Beyond accuracy, there are several important metrics to consider:

Accuracy

The proportion of correct predictions. Simple but can be misleading with imbalanced classes.

Precision

Of all predictions as positive, how many are actually positive?

Recall (Sensitivity)

Of all actual positives, how many did we correctly predict?

F1 Score

The harmonic mean of precision and recall—useful when classes are imbalanced.

# Using caret for detailed metrics
confusionMatrix(predictions, test_data$Species, mode = "everything")

ROC AUC

The Area Under the ROC Curve measures the model’s ability to distinguish between classes.
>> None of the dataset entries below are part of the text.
This is an optimization exercise on Yosys and OpenROAD, whose aim is small area, a short achievable clock period and few clock cycles per item, not a production implementation.

==> 02-24 <==
Design hmm_viterbi_decoder, start of the top module:
module hmm_viterbi_decoder #(
  parameter int DATA_PREC       = 16,
  parameter int HIDDEN_STATES   = 4,
  parameter int OBSERVED_STATES = 4,
  parameter int OBSERVED_LEN    = 16,
  localparam int SW = (HIDDEN_STATES > 1) ? $clog2(HIDDEN_STATES) : 1,
  localparam int OW = (OBSERVED_STATES > 1) ? $clog2(OBSERVED_STATES) : 1
) (
  input  logic                 clk,
  input  logic                 rst,
  input  logic [HIDDEN_STATES*HIDDEN_STATES*DATA_PREC-1:0]   trans,
  input  logic [HIDDEN_STATES*OBSERVED_STATES*DATA_PREC-1:0] emm,
  input  logic [HIDDEN_STATES*DATA_PREC-1:0]                 stationary_distribution,
  input  logic                 in_valid,
  output logic                 in_ready,
  input  logic [OW-1:0]        in_obs,
  output logic                 out_valid,
  input  logic                 out_ready,
  output logic [SW-1:0]        out_state,
  output logic                 out_last,
  output logic [DATA_PREC-1:0] out_prob
);
  localparam int DP = DATA_PREC;
  typedef enum logic [1:0] {S_WAIT, S_RUN, S_OUT} state_t;
  state_t     state_q;
  logic [2:0] ph_q;
  logic [3:0] t_q;
  logic       full_q;        
  logic [1:0] obs_q;
  logic       in_ready_q, out_valid_q, out_last_q;
  wire run    = (state_q == S_RUN);
  wire last_f = (t_q == 4'd15);
  wire accept = in_valid & in_ready_q;
  wire out_hs = out_valid_q & out_ready;
  logic [DP-1:0] a_q, b_q, d_q;
  logic [3:0][DP-1:0] tr_q, p_q, m_q;
  logic [3:0][1:0]    bpc_q;
  logic [DP-1:0] prob_q;
  logic [1:0]    st_q;
  logic [14:1][3:0][1:0] bp_q;
  wire fold_en    = run & ~last_f & (ph_q >= 3'd2);
  wire fold_first = run & ~last_f & (ph_q == 3'd2);
  wire [1:0] src  = ph_q[1:0] - 2'd2;    
  logic [3:0][DP-1:0] fold_res;
  logic [3:0][1:0]    fold_bp;
  always_comb begin
    for (int k = 0; k < 4; k++) begin
      fold_res[k] = m_q[k];
      fold_bp[k]  = bpc_q[k];
      if (fold_first) begin
        fold_res[k] = p_q[k];
        fold_bp[k]  = 2'd0;
      end else if (fold_en && (p_q[k] > m_q[k])) begin
        fold_res[k] = p_q[k];
        fold_bp[k]  = src;
      end
    end
  end
  logic [1:0] jn;       
  always_comb begin
    case (ph_q)
      3'd0: jn = 2'd1;
      3'd1: jn = 2'd2;
      3'd2: jn = 2'd3;
      default: jn = 2'd0;
    endcase
    if (!run) jn = 2'd0;
  ...
==> module hmm_viterbi_decoder, before the edit <==
module hmm_viterbi_decoder #(
  parameter int DATA_PREC       = 16,
  parameter int HIDDEN_STATES   = 4,
  parameter int OBSERVED_STATES = 4,
  parameter int OBSERVED_LEN    = 16,
  localparam int SW = (HIDDEN_STATES > 1) ? $clog2(HIDDEN_STATES) : 1,
  localparam int OW = (OBSERVED_STATES > 1) ? $clog2(OBSERVED_STATES) : 1
) (
  input  logic                 clk,
  input  logic                 rst,
  input  logic [HIDDEN_STATES*HIDDEN_STATES*DATA_PREC-1:0]   trans,
  input  logic [HIDDEN_STATES*OBSERVED_STATES*DATA_PREC-1:0] emm,
  input  logic [HIDDEN_STATES*DATA_PREC-1:0]                 stationary_distribution,
  input  logic                 in_valid,
  output logic                 in_ready,
  input  logic [OW-1:0]        in_obs,
  output logic                 out_valid,
  input  logic                 out_ready,
  output logic [SW-1:0]        out_state,
  output logic                 out_last,
  output logic [DATA_PREC-1:0] out_prob
);
  localparam int DP = DATA_PREC;
  typedef enum logic [1:0] {S_WAIT, S_RUN, S_OUT} state_t;
  state_t     state_q;
  logic [2:0] ph_q;
  logic [3:0] t_q;
  logic       full_q;        
  logic [1:0] obs_q;
  logic       in_ready_q, out_valid_q, out_last_q;
  wire run    = (state_q == S_RUN);
  wire last_f = (t_q == 4'd15);
  wire accept = in_valid & in_ready_q;
  wire out_hs = out_valid_q & out_ready;
  logic [DP-1:0] a_q, b_q, d_q;
  logic [3:0][DP-1:0] tr_q, p_q, m_q;
  logic [3:0][1:0]    bpc_q;
  logic [DP-1:0] prob_q;
  logic [1:0]    st_q;
  logic [14:1][3:0][1:0] bp_q;
  wire fold_en    = run & ~last_f & (ph_q >= 3'd2);
  wire fold_first = run & ~last_f & (ph_q == 3'd2);
  wire [1:0] src  = ph_q[1:0] - 2'd2;    
  logic [3:0][DP-1:0] fold_res;
  logic [3:0][1:0]    fold_bp;
  always_comb begin
    for (int k = 0; k < 4; k++) begin
      fold_res[k] = m_q[k];
      fold_bp[k]  = bpc_q[k];
      if (fold_first) begin
        fold_res[k] = p_q[k];
        fold_bp[k]  = 2'd0;
      end else if (fold_en && (p_q[k] > m_q[k])) begin
        fold_res[k] = p_q[k];
        fold_bp[k]  = src;
      end
    end
  end
  logic [1:0] jn;       
  always_comb begin
    case (ph_q)
      3'd0: jn = 2'd1;
      3'd1: jn = 2'd2;
      3'd2: jn = 2'd3;
      default: jn = 2'd0;
    endcase
    if (!run) jn = 2'd0;
  end
  logic [DP-1:0] a_n;
  always_comb begin
    a_n = fold_res[0];
    if (run) begin
      case (ph_q)
        3'd0: a_n = m_q[1];
        3'd1: a_n = m_q[2];
        3'd2: a_n = m_q[3];
        default: a_n = fold_res[0];
      endcase
    end
  end
  logic [DP-1:0] em_y;
  logic [3:0][DP-1:0] tr_y;
  mul16hi u_em (.a(a_q), .b(b_q), .y(em_y));
  for (genvar k = 0; k < 4; k++) begin : g_tr
    mul16hi u_tr (.a(d_q), .b(tr_q[k]), .y(tr_y[k]));
  end
  always_ff @(posedge clk) begin
    a_q <= a_n;
    b_q <= emm[({jn, obs_q})*DP +: DP];
    d_q <= em_y;
    for (int k = 0; k < 4; k++) begin
      tr_q[k] <= trans[({ph_q[1:0], 2'(k)})*DP +: DP];
      p_q[k]  <= tr_y[k];
      m_q[k]  <= (state_q == S_WAIT && t_q == 4'd0) ? stationary_distribution[k*DP +: DP] : fold_res[k];
      bpc_q[k] <= fold_bp[k];
    end
    if (run && last_f && ph_q >= 3'd1 && ph_q <= 3'd4) begin
      if (ph_q == 3'd1 || d_q > prob_q) begin
        prob_q <= d_q;
        st_q   <= ph_q[1:0] - 2'd1;
      end
    end else if (out_hs) begin
      if (t_q == 4'd15) st_q <= bpc_q[st_q];
      else if (t_q != 4'd0) st_q <= bp_q[t_q][st_q];
    end
    if (run && ph_q == 3'd0 && t_q != 4'd0 && !last_f)
      bp_q[t_q] <= bpc_q;
  end
  assign out_state = st_q;
  assign out_prob  = prob_q;
  assign out_valid = out_valid_q;
  assign out_last  = out_last_q;
  assign in_ready  = in_ready_q;
  state_t     state_d;
  logic [2:0] ph_d;
  logic [3:0] t_d;
  logic       full_d;
  always_comb begin
    state_d = state_q;
    ph_d    = ph_q;
    t_d     = t_q;
    full_d  = full_q;
    if (run && ph_q == 3'd2) full_d = 1'b0;    
    if (accept) full_d = 1'b1;
    case (state_q)
      S_WAIT: begin
        if (full_q) begin
          state_d = S_RUN;
          ph_d    = 3'd0;
        end
      end
      S_RUN: begin
        ph_d = ph_q + 3'd1;
        if (last_f && ph_q == 3'd4) begin
          state_d = S_OUT;
        end else if (ph_q == 3'd5) begin
          t_d  = t_q + 4'd1;
          ph_d = 3'd0;
          if (!full_q) state_d = S_WAIT;
        end
      end
      S_OUT: begin
        if (out_hs) begin
          if (t_q == 4'd0) state_d = S_WAIT;
          else t_d = t_q - 4'd1;
        end
      end
      default: state_d = S_WAIT;
    endcase
  end
  always_ff @(posedge clk or posedge rst) begin
    if (rst) begin
      state_q     <= S_WAIT;
      ph_q        <= 3'd0;
      t_q         <= 4'd0;
      full_q      <= 1'b0;
      in_ready_q  <= 1'b1;
      out_valid_q <= 1'b0;
      out_last_q  <= 1'b0;
    end else begin
      state_q     <= state_d;
      ph_q        <= ph_d;
      t_q         <= t_d;
      full_q      <= full_d;
      in_ready_q  <= ~full_d & ~(state_d == S_OUT) & ~(state_d == S_RUN && t_d == 4'd15);
      out_valid_q <= (state_d == S_OUT);
      out_last_q  <= (state_d == S_OUT) && (t_d == 4'd0);
    end
  end
  always_ff @(posedge clk) begin
    if (accept) obs_q <= in_obs;
  end
endmodule
clock: 24.0 ns
lec_check: 0
abc_clock_period_in_ps: 5500
cap_margin: 20
core_margin: 2
core_utilization: 40
slew_margin: 20
synth_hierarchical: 1
standard.sh (not shown) runs the stock make flow with config.mk's settings and CLKGATE_MAP_FILE= SYNTH_SCRIPT=/design/flow/synth_recipe.tcl, a recipe that flattens the netlist after the stock synthesis.
==> flow/flow/run.sh <==
#!/bin/bash
# Layout flow: the standard ORFS flow (standard.sh), with
#  - port buffers of the smallest plain buffer instead of the default delay buffer,
#  - repair_timing asked for extra setup slack so that the layout is sized for speed
#    (the clock and constraints are the design's; only the repair target changes).
set -euo pipefail
source flow/params.sh
bash standard.sh \
  "BUFFER_PORTS_ARGS=-buffer_cell sky130_fd_sc_hd__buf_1" \
  "SETUP_SLACK_MARGIN=${MARGIN}" \
  finish > flow_make.log 2>&1
==> flow/flow/params.sh <==
MARGIN=17.5
==> inputs of 08-23, as changes to 02-24 <==
--- a/flow/design.v
+++ b/flow/design.v
@@ -23,2 +23,5 @@
   localparam int DP = DATA_PREC;
+  function automatic logic [DP-1:0] tr_at(input int i, input int k);
+    tr_at = trans[(i*4 + k)*DP +: DP];
+  endfunction
   typedef enum logic [1:0] {S_WAIT, S_RUN, S_OUT} state_t;
@@ -28,4 +31,7 @@
   logic       full_q;        
+  logic       cont_q;        
+  logic       abort_q;       
   logic [1:0] obs_q;
   logic       in_ready_q, out_valid_q, out_last_q;
+  logic       bpw_q;         
   wire run    = (state_q == S_RUN);
@@ -34,11 +40,34 @@
   wire out_hs = out_valid_q & out_ready;
-  logic [DP-1:0] a_q, b_q, d_q;
-  logic [3:0][DP-1:0] tr_q, p_q, m_q;
+  logic [DP-1:0] a_q, b_q, d_q, x1_q, x2_q;
+  logic [2:0][DP-1:0] tr_q, p_q;
+  logic [3:0][DP-1:0] m_q;
   logic [3:0][1:0]    bpc_q;
-  logic [DP-1:0] prob_q;
   logic [1:0]    st_q;
   logic [14:1][3:0][1:0] bp_q;
-  wire fold_en    = run & ~last_f & (ph_q >= 3'd2);
-  wire fold_first = run & ~last_f & (ph_q == 3'd2);
-  wire [1:0] src  = ph_q[1:0] - 2'd2;    
+  logic [DP-1:0] em_y;
+  logic [2:0][DP-1:0] tr_y;
+  mul16hi u_em (.a(a_q), .b(b_q), .y(em_y));
+  mul16hi u_m0 (.a(d_q), .b(tr_q[0]), .y(tr_y[0]));
+  mul16hi u_m1 (.a(x1_q), .b(tr_q[1]), .y(tr_y[1]));
+  mul16hi u_m2 (.a(x2_q), .b(tr_q[2]), .y(tr_y[2]));
+  wire amax = run & last_f & ~abort_q & (ph_q >= 3'd1) & (ph_q <= 3'd4);   
+  logic [3:0] fen_q, ffirst_q;
+  logic       s0d_q, s1p0_q, s2p1_q, s3p0_q;    
+  logic [3:0][1:0]    f_idx;
+  logic [3:0][DP-1:0] f_p;
+  always_comb begin
+    f_idx = '0;
+    case (ph_q)
+      3'd0: begin f_idx[1] = 2'd3; f_idx[2] = 2'd3; f_idx[3] = 2'd2; end
+      3'd1: begin f_idx[3] = 2'd3; end
+      3'd3: begin f_idx[0] = 2'd1; f_idx[1] = 2'd1; end
+      3'd4: begin f_idx[0] = 2'd2; f_idx[2] = 2'd1; f_idx[3] = 2'd1; end
+      3'd5: begin f_idx[0] = 2'd3; f_idx[1] = 2'd2; f_idx[2] = 2'd2; end
+      default: ;
+    endcase
+    f_p[0] = s0d_q  ? d_q    : p_q[0];
+    f_p[1] = s1p0_q ? p_q[0] : p_q[1];
+    f_p[2] = s2p1_q ? p_q[1] : p_q[2];
+    f_p[3] = s3p0_q ? p_q[0] : p_q[2];
+  end
   logic [3:0][DP-1:0] fold_res;
@@ -49,8 +78,5 @@
       fold_bp[k]  = bpc_q[k];
-      if (fold_first) begin
-        fold_res[k] = p_q[k];
-        fold_bp[k]  = 2'd0;
-      end else if (fold_en && (p_q[k] > m_q[k])) begin
-        fold_res[k] = p_q[k];
-        fold_bp[k]  = src;
+      if (ffirst_q[k] || (fen_q[k] && (f_p[k] > m_q[k]))) begin
+        fold_res[k] = f_p[k];
+        fold_bp[k]  = f_idx[k];
       end
@@ -70,33 +96,42 @@
   always_comb begin
-    a_n = fold_res[0];
-    if (run) begin
-      case (ph_q)
-        3'd0: a_n = m_q[1];
-        3'd1: a_n = m_q[2];
-        3'd2: a_n = m_q[3];
-        default: a_n = fold_res[0];
-      endcase
-    end
+    case (ph_q)
+      3'd0: a_n = fold_res[1];
+      3'd1: a_n = m_q[2];
+      3'd2: a_n = m_q[3];
+      default: a_n = fold_res[0];
+    endcase
+    if (!run) a_n = (t_q == 4'd0) ? stationary_distribution[0 +: DP] : fold_res[0];
   end
-  logic [DP-1:0] em_y;
-  logic [3:0][DP-1:0] tr_y;
-  mul16hi u_em (.a(a_q), .b(b_q), .y(em_y));
-  for (genvar k = 0; k < 4; k++) begin : g_tr
-    mul16hi u_tr (.a(d_q), .b(tr_q[k]), .y(tr_y[k]));
+  logic [2:0][DP-1:0] tr_n;
+  always_comb begin
+    case (ph_q)
+      3'd0: tr_n = {tr_at(0, 2), tr_at(0, 1), tr_at(0, 0)};    
+      3'd1: tr_n = {tr_at(0, 3), tr_at(1, 1), tr_at(1, 0)};    
+      3'd2: tr_n = {tr_at(1, 3), tr_at(1, 2), tr_at(2, 0)};    
+      3'd3: tr_n = {tr_at(2, 2), tr_at(2, 1), tr_at(3, 0)};    
+      3'd4: tr_n = {tr_at(2, 3), tr_at(3, 2), tr_at(3, 1)};    
+      default: tr_n = {tr_at(2, 3), tr_at(3, 2), tr_at(3, 3)};  
+    endcase
   end
+  wire amax_take = ffirst_q[0] | (f_p[0] > m_q[0]);
   always_ff @(posedge clk) begin
     a_q <= a_n;
-    b_q <= emm[({jn, obs_q})*DP +: DP];
-    d_q <= em_y;
+    b_q <= emm[({jn, (jn == 2'd0 && !full_q) ? in_obs : obs_q})*DP +: DP];
+    if (run && ph_q <= 3'd3) d_q <= em_y;
+    x1_q <= (ph_q <= 3'd1) ? em_y : d_q;
+    if (run) begin
+      case (ph_q)
+        3'd0: x2_q <= em_y;
+        3'd1, 3'd2, 3'd3: x2_q <= d_q;
+        default: ;
+      endcase
+    end
+    tr_q <= tr_n;
+    p_q  <= tr_y;
     for (int k = 0; k < 4; k++) begin
-      tr_q[k] <= trans[({ph_q[1:0], 2'(k)})*DP +: DP];
-      p_q[k]  <= tr_y[k];
-      m_q[k]  <= (state_q == S_WAIT && t_q == 4'd0) ? stationary_distribution[k*DP +: DP] : fold_res[k];
-      bpc_q[k] <= fold_bp[k];
+      m_q[k]   <= (state_q == S_WAIT && t_q == 4'd0) ? stationary_distribution[k*DP +: DP] : fold_res[k];
+      if (k != 0 || !amax) bpc_q[k] <= fold_bp[k];
     end
-    if (run && last_f && ph_q >= 3'd1 && ph_q <= 3'd4) begin
-      if (ph_q == 3'd1 || d_q > prob_q) begin
-        prob_q <= d_q;
-        st_q   <= ph_q[1:0] - 2'd1;
-      end
+    if (amax) begin
+      if (amax_take) st_q <= ph_q[1:0] - 2'd1;
     end else if (out_hs) begin
@@ -105,3 +140,3 @@
     end
-    if (run && ph_q == 3'd0 && t_q != 4'd0 && !last_f)
+    if (bpw_q)
       bp_q[t_q] <= bpc_q;
@@ -109,3 +144,3 @@
   assign out_state = st_q;
-  assign out_prob  = prob_q;
+  assign out_prob  = m_q[0];
   assign out_valid = out_valid_q;
@@ -116,3 +151,3 @@
   logic [3:0] t_d;
-  logic       full_d;
+  logic       full_d, cont_d, abort_d;
   always_comb begin
@@ -122,2 +157,4 @@
     full_d  = full_q;
+    cont_d  = cont_q;
+    abort_d = abort_q;
     if (run && ph_q == 3'd2) full_d = 1'b0;    
@@ -126,5 +163,7 @@
       S_WAIT: begin
-        if (full_q) begin
+        if (full_q || accept) begin
           state_d = S_RUN;
           ph_d    = 3'd0;
+          cont_d  = 1'b0;
+          abort_d = 1'b0;
         end
@@ -133,8 +172,11 @@
         ph_d = ph_q + 3'd1;
-        if (last_f && ph_q == 3'd4) begin
+        if (ph_q == 3'd1 && abort_q) begin
+          state_d = S_WAIT;
+        end else if (last_f && ph_q == 3'd4) begin
           state_d = S_OUT;
         end else if (ph_q == 3'd5) begin
-          t_d  = t_q + 4'd1;
-          ph_d = 3'd0;
-          if (!full_q) state_d = S_WAIT;
+          t_d     = t_q + 4'd1;
+          ph_d    = 3'd0;
+          cont_d  = 1'b1;
+          abort_d = ~(full_q | accept);
         end
@@ -150,4 +192,49 @@
   end
+  logic [3:0] fen_d, ffirst_d;
+  logic       s0d_d, s1p0_d, s2p1_d, s3p0_d;
+  always_comb begin
+    logic run_n, cur_n, prev_n, amax_n;
+    run_n  = (state_d == S_RUN);
+    cur_n  = run_n & (t_d != 4'd15);
+    prev_n = run_n & cont_d;
+    amax_n = run_n & (t_d == 4'd15) & ~abort_d & (ph_d >= 3'd1) & (ph_d <= 3'd4);
+    fen_d = '0; ffirst_d = '0;
+    s1p0_d = 1'b0; s2p1_d = 1'b0; s3p0_d = 1'b0;
+    case (ph_d)
+      3'd0: begin
+        fen_d[1] = prev_n; s1p0_d = 1'b1;
+        fen_d[2] = prev_n; s2p1_d = 1'b1;
+        fen_d[3] = prev_n;
+      end
+      3'd1: begin
+        fen_d[3] = prev_n; s3p0_d = 1'b1;
+      end
+      3'd2: begin
+        fen_d[2:0] = {3{cur_n}}; ffirst_d[2:0] = {3{cur_n}};
+      end
+      3'd3: begin
+        fen_d[0] = cur_n; fen_d[1] = cur_n;
+        fen_d[3] = cur_n; ffirst_d[3] = cur_n;
+      end
+      3'd4: begin
+        fen_d[0] = cur_n; fen_d[2] = cur_n; s2p1_d = 1'b1;
+        fen_d[3] = cur_n;
+      end
+      3'd5: begin
+        fen_d[0] = cur_n; fen_d[1] = cur_n; fen_d[2] = cur_n;
+      end
+      default: ;
+    endcase
+    s0d_d = amax_n;
+    if (amax_n) begin
+      fen_d[0]    = 1'b1;
+      ffirst_d[0] = (ph_d == 3'd1);
+    end
+  end
   always_ff @(posedge clk or posedge rst) begin
     if (rst) begin
+      fen_q       <= '0;
+      ffirst_q    <= '0;
+      {s0d_q, s1p0_q, s2p1_q, s3p0_q} <= '0;
+      bpw_q       <= 1'b0;
       state_q     <= S_WAIT;
@@ -156,2 +243,4 @@
       full_q      <= 1'b0;
+      cont_q      <= 1'b0;
+      abort_q     <= 1'b0;
       in_ready_q  <= 1'b1;
@@ -160,2 +249,6 @@
     end else begin
+      fen_q       <= fen_d;
+      ffirst_q    <= ffirst_d;
+      {s0d_q, s1p0_q, s2p1_q, s3p0_q} <= {s0d_d, s1p0_d, s2p1_d, s3p0_d};
+      bpw_q       <= (state_d == S_RUN) && (ph_d == 3'd2) && (t_d != 4'd0) && (t_d != 4'd15);
       state_q     <= state_d;
@@ -164,2 +257,4 @@
       full_q      <= full_d;
+      cont_q      <= cont_d;
+      abort_q     <= abort_d;
       in_ready_q  <= ~full_d & ~(state_d == S_OUT) & ~(state_d == S_RUN && t_d == 4'd15);
==> flow/flow/params.sh (replaced) <==
MARGIN=18.0
--- a/flow/config.mk
+++ b/flow/config.mk
@@ -11,2 +11,4 @@
 export CORE_UTILIZATION = 40
+export CTS_CLUSTER_DIAMETER = 60
+export CTS_CLUSTER_SIZE = 30
 export SLEW_MARGIN = 20
==> run notes <==
quantity	02-24	08-23
Result of the run	no timing/DRC/antenna violations	no timing/DRC/antenna violations
Data arrival time of the critical path	1.58 ns	1.35 ns
Max Fanout on Critical Path	31	2
Share of synthesized flip-flops with an asynchronous set or reset	3.308%	6.905%
Ratio of final minimum period to clock period	26.59%	25.64%
Chip Width	370.9 um	353.5 um
Final critical-path setup slack	17.62 ns	17.85 ns
Area after DPL	0.05746 mm^2	0.05239 mm^2
Instance count after placement with tap cells included	7114	6653
Clock buf count	67	45
Detailed-router iteration count before antenna repair	7	5
Distinct cells, synth	84	93
# clock sinks	393	391
Reg-to-Reg Start	d_q[10]	b_q[11]
Mapped Avg Cell Area	10.68 um^2	10.35 um^2
Stage delay of the slowest cell on the critical path	0.36 ns	0.56 ns
Logic inverters	103	105
Routed met2 length	85840 um	75800 um
GR met2 Demand/Resource	43.81%	40.74%
First-pass GRT wire length	275500 um	258800 um
Wire length on met1	71470 um	73170 um
Share of the synthesized area in the top cell type	39.03%	34.42%
Number of cells traversed by the worst register-to-register path	15	17
Per-cell via count in the routed design	5.807	5.888
Count of nets after finishing	7273	6756
Simple-gate area share of the yosys netlist	13.86%	13.08%
No functional check of the RTL was part of any run of this note.

==> static timing again, ports no longer ideal <==
No port has a modelled driver above. Below, the same layouts with a new extraction and two added sets of constraints. Step 1, drivers: a clkbuf_16 drives clk and a buf_2 each remaining input, both assumed. Step 2 times the ports against the registers' clock, not the clock port: input delays grow and output delays shrink by t, the midpoint of the rising clock arrivals with the driver on. a / b / c = ideal / step 1 / step 2; a / b = the first two.
run | t, ns | setup WS [ns] | worst setup path after step 2 | clock arrival spread, ns | worst slew at a driven data input, ns
02-24 | 0.748 | 17.619 / 17.543 / 17.277 | input to register | 0.048 / 0.049 | 0.17
08-23 | 0.715 | 17.846 / 17.776 / 17.396 | input to register | 0.076 / 0.075 | 0.23
After both steps setup and hold are still met in every run listed. For 08-23, which loses most, drivers alone change the setup slack by -0.070 ns; drivers and shift together by -0.450 ns.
AUC of 0.5 is random; 1.0 is perfect.

# Get probability predictions
probabilities <- predict(model, test_data, type = "prob")

# Calculate ROC AUC for each class
roc_curve <- roc(test_data$Species, probabilities[, "setosa"])
auc(roc_curve)

For multiclass problems, use the one-vs-all approach or the multiclass.roc() function from the pROC package.

Choosing the Right Metric

The right metric depends on your problem:

Balanced classes: Accuracy is fine
Imbalanced classes: Use F1, precision, or recall
Ranking predictions: Use AUC
Cost-sensitive errors: Define custom loss functions

Putting It All Together

Here’s a complete workflow combining everything:

library(caret)
library(tidyverse)

# Prepare data
data("PimaIndiansDiabetes")
df <- PimaIndiansDiabetes

# Create stratified split
set.seed(456)
train_index <- createDataPartition(df$diabetes, p = 0.8, list = FALSE)
train_data <- df[train_index, ]
test_data <- df[-train_index, ]

# Define cross-validation
train_control <- trainControl(method = "cv", number = 10, 
                              classProbs = TRUE,
                              summaryFunction = twoClassSummary)

# Train multiple models
models <- list(
  rf = train(diabetes ~ ., data = train_data, method = "rf", 
             trControl = train_control, metric = "ROC"),
  gbm = train(diabetes ~ ., data = train_data, method = "gbm", 
              trControl = train_control, metric = "ROC"),
  logit = train(diabetes ~ ., data = train_data, method = "glm", 
                trControl = train_control, metric = "ROC")
)

# Compare on test set
map(models, ~ predict(.x, test_data) |> 
    confusionMatrix(test_data$diabetes))

Summary

Model evaluation is crucial for building reliable machine learning models:

Train/test splits give you a quick estimate of performance
K-fold cross-validation provides more robust estimates
Multiple metrics (accuracy, precision, recall, F1, AUC) give you a complete picture
Choose metrics based on your problem and class distribution

With these techniques, you can confidently evaluate and compare models to find the best solution for your data science problems.